Training AI Models for Aesthetic Facial Evaluation: A Focused Review and Framework to Mitigate Homogenizing Bias
Date Submitted: Mar 16, 2026
Open Peer Review Period: Mar 17, 2026 - May 12, 2026
As artificial intelligence (AI) models become increasingly integrated into facial aesthetic surgery for attractiveness prediction and surgical outcome simulation, their potential to perpetuate bias poses clinical concerns. Current models trained on limited datasets inaccurately evaluate underrepresented populations and risk promoting aesthetic homogenization that conflicts with patient goals of ethnic feature preservation. Drawing on current literature, this paper examines bias across AI development stages in aesthetic facial evaluation. Benchmark datasets such as SCUT-FBP and Chicago Face Database underrepresent elderly, non-White, and ethnically diverse populations.
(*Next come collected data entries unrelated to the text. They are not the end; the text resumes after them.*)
`src/smd_pkg.sv`:
```
`timescale 1ns / 1ps
// ----------------------------------------------------------------------------
// smd_pkg
// Types and constants shared by the sign-magnitude divider.
// ----------------------------------------------------------------------------
package smd_pkg;

	localparam int MAG_BITS  = 15;
	localparam int FRAC_BITS = 5;
	localparam int QUOT_BITS = MAG_BITS + FRAC_BITS;
	localparam int CNT_W     = $clog2(QUOT_BITS);

	typedef struct packed {
		logic [MAG_BITS-1:0] dividend_magnitude;
		logic                dividend_negative;
		logic [MAG_BITS-1:0] divisor_magnitude;
		logic                divisor_negative;
	} smd_in_t;

	typedef struct packed {
		logic [QUOT_BITS-1:0] quotient_magnitude;
		logic                 quotient_negative;
		logic                 divide_by_zero;
	} smd_out_t;

	// controls from the sequencer to the remainder unit
	typedef struct packed {
		logic load;  // new operands
		logic step;  // one quotient bit this cycle
		logic frac;  // step lies in the fraction part
	} smd_ctl_t;

endpackage

```
`src/smd_cell.sv`:
```
`timescale 1ns / 1ps
// ----------------------------------------------------------------------------
// smd_cell
// One bit of the dividend/quotient chain: loads, or takes its neighbor's bit.
// ----------------------------------------------------------------------------
module smd_cell (
	input  logic clk,
	input  logic load,
	input  logic load_bit,
	input  logic shift,
	input  logic shift_in,
	output logic q
);

	logic q_q;

	always_ff @(posedge clk) begin
		if (load) begin
			q_q <= load_bit;
		end else if (shift) begin
			q_q <= shift_in;
		end
	end

	assign q = q_q;

endmodule

```
`src/smd_rem.sv`:
```
`timescale 1ns / 1ps
// ----------------------------------------------------------------------------
// smd_rem
// Partial remainder register with compare/subtract; yields one quotient bit.
// ----------------------------------------------------------------------------
module smd_rem (
	input  logic                         clk,
	input  smd_pkg::smd_ctl_t            ctl,
	input  logic [smd_pkg::MAG_BITS-1:0] divisor,
	input  logic                         in_bit,
	output logic                         qbit
);

	logic [smd_pkg::MAG_BITS-1:0] rem_q;
	logic [smd_pkg::MAG_BITS-1:0] den_q;
	logic                         seen_q;   // a dividend one has entered
	logic [smd_pkg::MAG_BITS:0]   shifted;
	logic [smd_pkg::MAG_BITS:0]   diff;
	logic                         ge;
	logic                         den_zero;

	assign shifted  = {rem_q, in_bit};
	assign diff     = shifted - {1'b0, den_q};
	assign ge       = shifted >= {1'b0, den_q};
	assign den_zero = (den_q == '0);

	// zero divisor: ones from the dividend's leading one onward, and in every fraction step
	assign qbit = den_zero ? (seen_q | in_bit | ctl.frac) : ge;

	always_ff @(posedge clk) begin
		if (ctl.load) begin
			rem_q  <= '0;
			den_q  <= divisor;
			seen_q <= 1'b0;
		end else if (ctl.step) begin
			rem_q  <= ge ? diff[smd_pkg::MAG_BITS-1:0] : shifted[smd_pkg::MAG_BITS-1:0];
			seen_q <= seen_q | in_bit;
		end
	end

endmodule

```
`src/sign_magnitude_fixed_point_divider.sv`:
```
`timescale 1ns / 1ps
// ----------------------------------------------------------------------------
// sign_magnitude_fixed_point_divider
// Restoring divider for sign-magnitude operands, Q15.5 quotient magnitude.
// ----------------------------------------------------------------------------
// Usage:
//   Drive request and raise start; the beat is taken at the edge where start
//   is high and busy is low. busy then stays high while the quotient is
//   formed, one bit per cycle over 15 integer and 5 fraction steps.
//   The result beat sits on result for exactly one cycle with done high;
//   done is registered and rises after the last quotient step. The
//   receiver cannot stall it.
//   busy is already low in the done cycle, so the next start may coincide
//   with done; no new item is taken while a quotient is being formed.
//   The rate is set by the single compare/subtract in smd_rem, used once per
//   quotient bit, while the bit chain of smd_cell shifts one place a cycle:
//   dividend bits leave its head, quotient bits enter at its tail.
//   Divisor zero: divide_by_zero is set and the magnitude is ones in the low
//   (bit length of dividend + 5) bits. The sign is always the XOR of the
//   input signs, negative zero included.
//   Reset (arst_n low) drops busy and done at once; no item is pending.
// ----------------------------------------------------------------------------
module sign_magnitude_fixed_point_divider (
	input  logic              clk,
	input  logic              arst_n,
	input  logic              start,
	input  smd_pkg::smd_in_t  request,
	output logic              busy,
	output logic              done,
	output smd_pkg::smd_out_t result
);

	typedef enum logic {
		ST_IDLE,
		ST_RUN
	} state_t;

	state_t                    state_q;
	logic [smd_pkg::CNT_W-1:0] cnt_q;
	logic                      done_q;
	logic                      sign_q;
	logic                      dz_q;

	logic                         accept;
	smd_pkg::smd_ctl_t            ctl;
	logic                         qbit;
	logic [smd_pkg::QUOT_BITS-1:0] chain;

	assign accept   = start && (state_q == ST_IDLE);
	assign ctl.load = accept;
	assign ctl.step = (state_q == ST_RUN);
	assign ctl.frac = (cnt_q >= smd_pkg::CNT_W'(smd_pkg::MAG_BITS));

	// sequencer: counts quotient steps, strobes done after the last one
	always_ff @(posedge clk or negedge arst_n) begin
		if (!arst_n) begin
			state_q <= ST_IDLE;
			cnt_q   <= '0;
			done_q  <= 1'b0;
		end else begin
			done_q <= 1'b0;
			case (state_q)
				ST_IDLE: begin
					if (start) begin
						state_q <= ST_RUN;
						cnt_q   <= '0;
					end
				end
				ST_RUN: begin
					cnt_q <= cnt_q + smd_pkg::CNT_W'(1);
					if (cnt_q == smd_pkg::CNT_W'(smd_pkg::QUOT_BITS - 1)) begin
						state_q <= ST_IDLE;
						done_q  <= 1'b1;
					end
				end
				default: begin
					state_q <= ST_IDLE;
				end
			endcase
		end
	end

	// sign and zero-divisor flag, captured with the operands
	always_ff @(posedge clk) begin
		if (accept) begin
			sign_q <= request.dividend_negative ^ request.divisor_negative;
			dz_q   <= (request.divisor_magnitude == '0);
		end
	end

	// bit chain: cell QUOT_BITS-1 is the head, fraction cells load zeros
	for (genvar i = 0; i < smd_pkg::QUOT_BITS; i++) begin : g_chain
		logic load_bit;
		logic shift_in;

		if (i >= smd_pkg::FRAC_BITS) begin : g_int
			assign load_bit = request.dividend_magnitude[i - smd_pkg::FRAC_BITS];
		end else begin : g_frac
			assign load_bit = 1'b0;
		end

		if (i == 0) begin : g_tail
			assign shift_in = qbit;
		end else begin : g_body
			assign shift_in = chain[i-1];
		end

		smd_cell u_cell (
			.clk      (clk),
			.load     (ctl.load),
			.load_bit (load_bit),
			.shift    (ctl.step),
			.shift_in (shift_in),
			.q        (chain[i])
		);
	end

	smd_rem u_rem (
		.clk     (clk),
		.ctl     (ctl),
		.divisor (request.divisor_magnitude),
		.in_bit  (chain[smd_pkg::QUOT_BITS-1]),
		.qbit    (qbit)
	);

	assign busy                      = (state_q != ST_IDLE);
	assign done                      = done_q;
	assign result.quotient_magnitude = chain;
	assign result.quotient_negative  = sign_q;
	assign result.divide_by_zero     = dz_q;

	// an accepted beat always starts a run
	a_accept_runs: assert property (@(posedge clk) disable iff (!arst_n)
		accept |=> busy && (cnt_q == '0))
		else $error("accepted beat did not start a run");

	// done follows only the last quotient step
	a_done_after_run: assert property (@(posedge clk) disable iff (!arst_n)
		done |-> $past(state_q == ST_RUN)
			&& ($past(cnt_q) == smd_pkg::CNT_W'(smd_pkg::QUOT_BITS - 1)))
		else $error("done without a finished run");

	// step counter stays within the quotient length
	a_cnt_range: assert property (@(posedge clk) disable iff (!arst_n)
		busy |-> (cnt_q < smd_pkg::CNT_W'(smd_pkg::QUOT_BITS)))
		else $error("step counter out of range");

	// zero divisor always gives ones in the fraction bits
	a_dz_frac_ones: assert property (@(posedge clk) disable iff (!arst_n)
		done && result.divide_by_zero
			|-> (&result.quotient_magnitude[smd_pkg::FRAC_BITS-1:0]))
		else $error("zero divisor pattern broken");

	// the result beat never overlaps a run
	a_done_idle: assert property (@(posedge clk) disable iff (!arst_n)
		done |-> !busy)
		else $error("done while busy");

endmodule
```
`config.mk`:
```
export PLATFORM = sky130hd
export DESIGN_NAME = sign_magnitude_fixed_point_divider
export DESIGN_NICKNAME = d
export VERILOG_FILES = /design/src/smd_pkg.sv /design/src/smd_cell.sv /design/src/smd_rem.sv /design/src/sign_magnitude_fixed_point_divider.sv
export SDC_FILE = /design/constraint.sdc
export NUM_CORES = 1
export LEC_CHECK = 0
export ABC_AREA = 1
export BUFFER_PORTS_ARGS = -buffer_cell sky130_fd_sc_hd__buf_2
export CAP_MARGIN = 20
export CORE_AREA = 3 3 72 107
export DETAILED_ROUTE_END_ITERATION = 8
export DIE_AREA = 0 0 75 110
export GPL_TIMING_DRIVEN = 0
export PLACE_DENSITY = 0.91
export SYNTH_ARGS = -nofsm -noshare
export SYNTH_HDL_FRONTEND = slang
export SYNTH_HIERARCHICAL = 1
export SYNTH_SLANG_ARGS = --single-unit
```
`constraint.sdc`:
```
create_clock -name clk -period 9 [get_ports clk]
set_input_delay 1.8 -clock clk [delete_from_list [all_inputs] [get_ports clk]]
set_output_delay 1.8 -clock clk [all_outputs]
set_load 0.02 [all_outputs]
```
== Word level (Yosys, flattened, before mapping) ==
Index checks and enable logic that the tools add are counted.
Word-level totals
  register bits: 60
  input port bits: 35
  word-level logic and storage cells: 81
Operators by class
  muxes and demuxes: 39
  magnitude comparators: 2
  $add $sub $neg: 2
  reductions and logical operators: 4
  bitwise logic cells: 4
  equality and inequality tests: 2
Operator list (count)
  $mux 1: 35
  $logic_not 15->1: 2
  $ge 16x15->1: 1
  $mux 15: 1
  $sub 15x15->15: 1
  $pmux 5 s2: 1
  $add 5x1->5 const B: 1
  $eq 5x5->1 const B: 1
  $ge 5x4->1 const B: 1
  $mux 5: 1
  $ne 2x2->1 const B: 1
  $or 1x1->1: 2
  $pmux 1 s2: 1
  $reduce_bool 2->1: 1
  $logic_and 1x1->1: 1
  $not 1->1: 1
  $xor 1x1->1: 1

== Depth between registers and ports, before layout ==
  word-level depth: 3
  mapped depth: 15
  gate-level depth less buffers: 14

== Cells and area by module ==
Netlist, hierarchy kept.
Modules (own cells, without submodules)
  smd_rem: area an instance 2361.0 µm², instances 1, cells each 340, sequential area each 770.7 µm²
  smd_cell: area an instance 51.3 µm², instances 20, cells each 6, sequential area each 30.0 µm²
  sign_magnitude_fixed_point_divider: area an instance 654.4 µm², instances 1, cells each 89, sequential area each 235.2 µm²

== Worst setup path before layout ==
No wires, ideal clock.
  kind: input to register
  start: in start
  end: reg u_rem.seen_q
  cell stages on the path: 5
  path slack: 4.985 ns
  buffers on the path: 2
  data required time: 8.886 ns
  arrival: 3.901 ns
  cell sequence: nand2_2 inv_1 clkdlybuf4s50_2 clkbuf_8 nor2_1
On the way
  cells in the longest elaborated chain, start to end: 1
Ends and longest elaborated chain
  from (decl): line sign_magnitude_fixed_point_divider.sv:26  | input logic start,
  $logic_and 1x1->1: line sign_magnitude_fixed_point_divider.sv:49  | assign accept = start && (state_q == ST_IDLE);
  named net accept: line sign_magnitude_fixed_point_divider.sv:44  | logic accept;
  to (signal assigned): line smd_rem.sv:37  | seen_q <= seen_q | in_bit;
  to (decl): line smd_rem.sv:16  | logic seen_q;
The timed path passes the listed nets, and every way through them passes these cells.
A chain may end at the register's enable or synchronous reset.

== Worst setup path after layout ==
  start: reg state_q (netlist: busy)
  end: out busy
RTL lines
  from (decl): line sign_magnitude_fixed_point_divider.sv:38  | state_t state_q;
  from (signal assigned): line sign_magnitude_fixed_point_divider.sv:57  | state_q <= ST_IDLE;
  from (signal assigned): line sign_magnitude_fixed_point_divider.sv:65  | state_q <= ST_RUN;
  from (signal assigned): line sign_magnitude_fixed_point_divider.sv:72  | state_q <= ST_IDLE;
  to (decl): line sign_magnitude_fixed_point_divider.sv:28  | output logic busy,
No word-level cell between the ends.

==> impl_metrics.csv <==
group,metric,value,unit
global_route,gr-total-overflow,0,
drt,drtPass1Iterations,5,
timing,finalCritPeriodShare,36.38,%
hold_path,hold_path_class,"reg -> reg",
worst_setup_path,crit_slowest_cell,"dfrtp_1",
placement,gp_congestion,0.8872,
timing,setup_viol,0,
placement,dp_cells,690,
global_route,grt_pass1_wl,15570,um
worst_setup_path,crit_buf_inv,1,
global_route,antenna_found_initial,0,
timing,timing.hold.ws,0.4843,ns
clocking,post_cts_buffers,0,
worst_setup_path,crit_chain,"buf_2",
clocking,cts_root_buffer,"clkbuf_8",
synthesis,synth-edff-count,37,
global_route,first_global_vias,3611,
final_layout,layout.nets,676,
synthesis,yosysWarnings,6,
clocking,insertion_delay,0.34,ns
timing,fin_crit,3.274,ns
die,io_pins,59,
worst_setup_path,crit_family,"flip-flops",
global_route,grt_max_degree,72,
die,start_util,58.59,%
synthesis,synth_flop_cell,"edfxtp_1",
run_status,status,"complete, no violations",
drt,drc,0,
die,die_w,75,um
final_layout,stdcell_count,706,
final_layout,drive_gt1_share,17.52,%
job,cap_violations,0,
synthesis,synth_cell_types,36,
worst_setup_path,worstPathRequired,7.20,ns
worst_setup_path,end_kind,"output pin",
clocking,cts_buffer_depth,2,
worst_setup_path,crit_path_max_incr_delay,0.85,ns
clocking,cts_resized,0,
final_layout,diodes,0,
timing,skew,0.007159,ns
drt,vias_per_cell,5.200,
clocking,cts_tree,"done",
drt,drt-total-wl,9426,um
power,vdd_ir_drop_max,211.6,uV
timing,fmax,305.4,MHz
synthesis,postSynthAreaPerCell,7.361,sq um
placement,io_buffers,58,
synthesis,yosysSeqAreaShare,39.75,%
drt,vias,3671,
timing,fin_tns_setup,0,ns
die,die_area,8250,sq um
drt,drtIter0Drc,289,
placement,placed_area,4472,sq um
final_layout,design_area,4643,sq um
placement,dp_hpwl,7094,um
timing,rsz0062_at_grt,"no",
die,rows,37,
timing,final_max_slew_viol_count,0,
die,die_h,110,um
synthesis,synth_seq_cells,60,
global_route,grt_usage,24.66,%
power,power_density,348.6,nW/um^2
die,fp.coreArea,6898,sq um
final_layout,post-route-util,67.31,%
worst_setup_path,cp-start-kind,"register",
timing,worst_pin_slew,0.7789,ns
power,total_leakage_power,2.398,nW
synthesis,syn_area,4041,sq um
worst_setup_path,crit_path_max_fanout,28,
drt,post_drt_wl_per_cell,13.35,um
drt,postRouteAntennaNets,0,
worst_setup_path,critPathArrivalTime,1.47,ns
worst_setup_path,crit_type,"reg -> out",
clocking,clk_pin_slew,0.06,ns
synthesis,syn_inst,549,
synthesis,synthArstFlopShare,11.67,%
timing,hold_viol,0,
clocking,cts.sinks,60,
timing,relSlewSlack,48.07,%
clocking,cts-buffers-inserted,9,
final_layout,area_growth_syn_to_layout,14.89,%
clocking,postCtsHoldBufs,0,
clocking,cts_max_level,3,
-- final cells by class --
class                   instances  area [sq um]
plain buffers                  29         249.0
clock buffers                  14         162.7
fillers                       505          2255
multi-input cells             364          1826
well taps                      78         97.59
flip-flops and latches         60          1607
repair buffers                 59         317.8
inverters                     100         375.4
clock inverters                 2         8.758
-- Yosys cell counts (all sizes together), types with 3 or more instances --
master  instances  share of area (%)
inv           100                9.3
dfxtp          16                7.9
a21oi          22                3.1
nor2           27                2.5
nand3          41                5.2
nor4            3               0.46
clkbuf          3                1.0
nor3            5               0.90
xnor2           3               0.65
ha             17                5.3
or2            20                3.1
xor2            4               0.87
nand3b          9                1.7
nand2         194                 19
and2            3               0.53
dfrtp           7                4.3
buf            24                4.6
edfxtp         37                 27
o21ai           3               0.37
nand4           6               0.93
-- path summary, 6_finish.rpt --
| check | start | endpoint | slack [ns] | depth (start not counted) |
|---|---|---|---|---|
| setup / recovery | busy | busy | 5.73 | 1 |
| setup reg to reg | busy | u_rem/rem_q[10] | 6.52 | 7 |
| max in group asynchronous | arst_n | cnt_q[2] | 7.55 | 1 |
| hold reg to reg | u_rem/rem_q[2] | u_rem/rem_q[2] | 0.48 | 2 |
| hold / removal | u_rem/rem_q[2] | u_rem/rem_q[2] | 0.48 | 2 |
| min in group asynchronous | arst_n | cnt_q[0] | 1.29 | 1 |
-- routing by layer --
metal	track usage, %	vias to the layer above	wire length (um)
met5	0	-	0
met4	15.27	0	483
met3	4.628	39	465
met2	44.08	149	5009
met1	25.76	1656	3468
li1	-	1827	-
-- worst reg2reg max path: cells and delay by family, from the launching register on --
kind / cells / cell delay (ns)
AOI/OAI and AO/OA: 1 / 0.14
and+or+nand+nor: 1 / 0.13
buffers and inverters: 5 / 1.29
DFF: 1 / 0.85
-- through the flow --
stage / power, mW / worst slack, ns
finish: 1.619 / 5.726
global route: 1.761 / 5.627
CTS: 1.616 / 5.691
detailed placement: 1.391 / 5.538
global placement: 1.345 / 4.402
floorplan: 1.175 / 4.985
-- cell families (layout without fill, tap and decap cells) --
logic type                 count (synthesis)  after routing  share of synthesized area (%)
adders and majority gates                 18             18                          5.758
DFF                                       60             60                          39.75
xor gates and xnor gates                   7              7                          1.517
and+or+nand+nor                          308            308                          33.81
buffers and inverters                    129            204                          15.45
AOI/OAI and AO/OA                         26             26                          3.623
other                                      1              5                        0.09279
-- sequential cells by signal (all words and copies together) (netlist names) --
| name | count |
|---|---|
| u_rem/den_q | 15 |
| busy | 1 |
| g_chain.u_cell/q | 20 |
| sign_q | 1 |
| u_rem/seen_q | 1 |
| cnt_q | 5 |
| u_rem/rem_q | 15 |
| done | 1 |
| dz_q | 1 |
-- layout by cell type, fill, tap and decap left out, types with 2 or more instances in the layout --
cell type / n
nand2_1: 190
inv_1: 98
buf_2: 58
nand3_1: 40
edfxtp_1: 37
nor2_1: 27
buf_4: 22
a21oi_1: 20
or2_1: 20
ha_1: 17
dfxtp_1: 16
clkbuf_8: 14
nand3b_1: 9
dfrtp_1: 7
nand4_1: 6
conb_1: 5
nor3_1: 4
xor2_1: 4
clkbuf_1: 3
nor4_1: 3
xnor2_1: 3
inv_2: 2
nand2_2: 2
o21ai_0: 2
nand2_4: 2
buf_6: 2
-- report_power, final --
part	internal (mW)	switching, mW
sequential	0.425	0.0837
clock	0.114	0.0962
combinational	0.367	0.533
Power figures use the tool's default switching activity.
Training methodologies lack fairness-aware techniques, and evaluation focuses on overall rather than demographic-stratified accuracy. While individual mitigation strategies exist—including balanced datasets, adversarial debiasing, and fairness metrics—no comprehensive framework integrates these approaches across the entire development lifecycle. We propose a six-pillar framework spanning the AI development lifecycle: (1) diverse data collection with synthetic augmentation, (2) fairness-aware training techniques, (3) complementary fairness metrics with intersectional assessment, (4) explainable AI for clinical transparency, (5) stakeholder engagement, and (6) continuous monitoring. Despite the challenges of maintaining algorithmic standardization and cultural specificity, this framework provides implementation guidance for AI developers, clinicians, and institutions, with principles applicable beyond aesthetic surgery to broader facial analysis applications.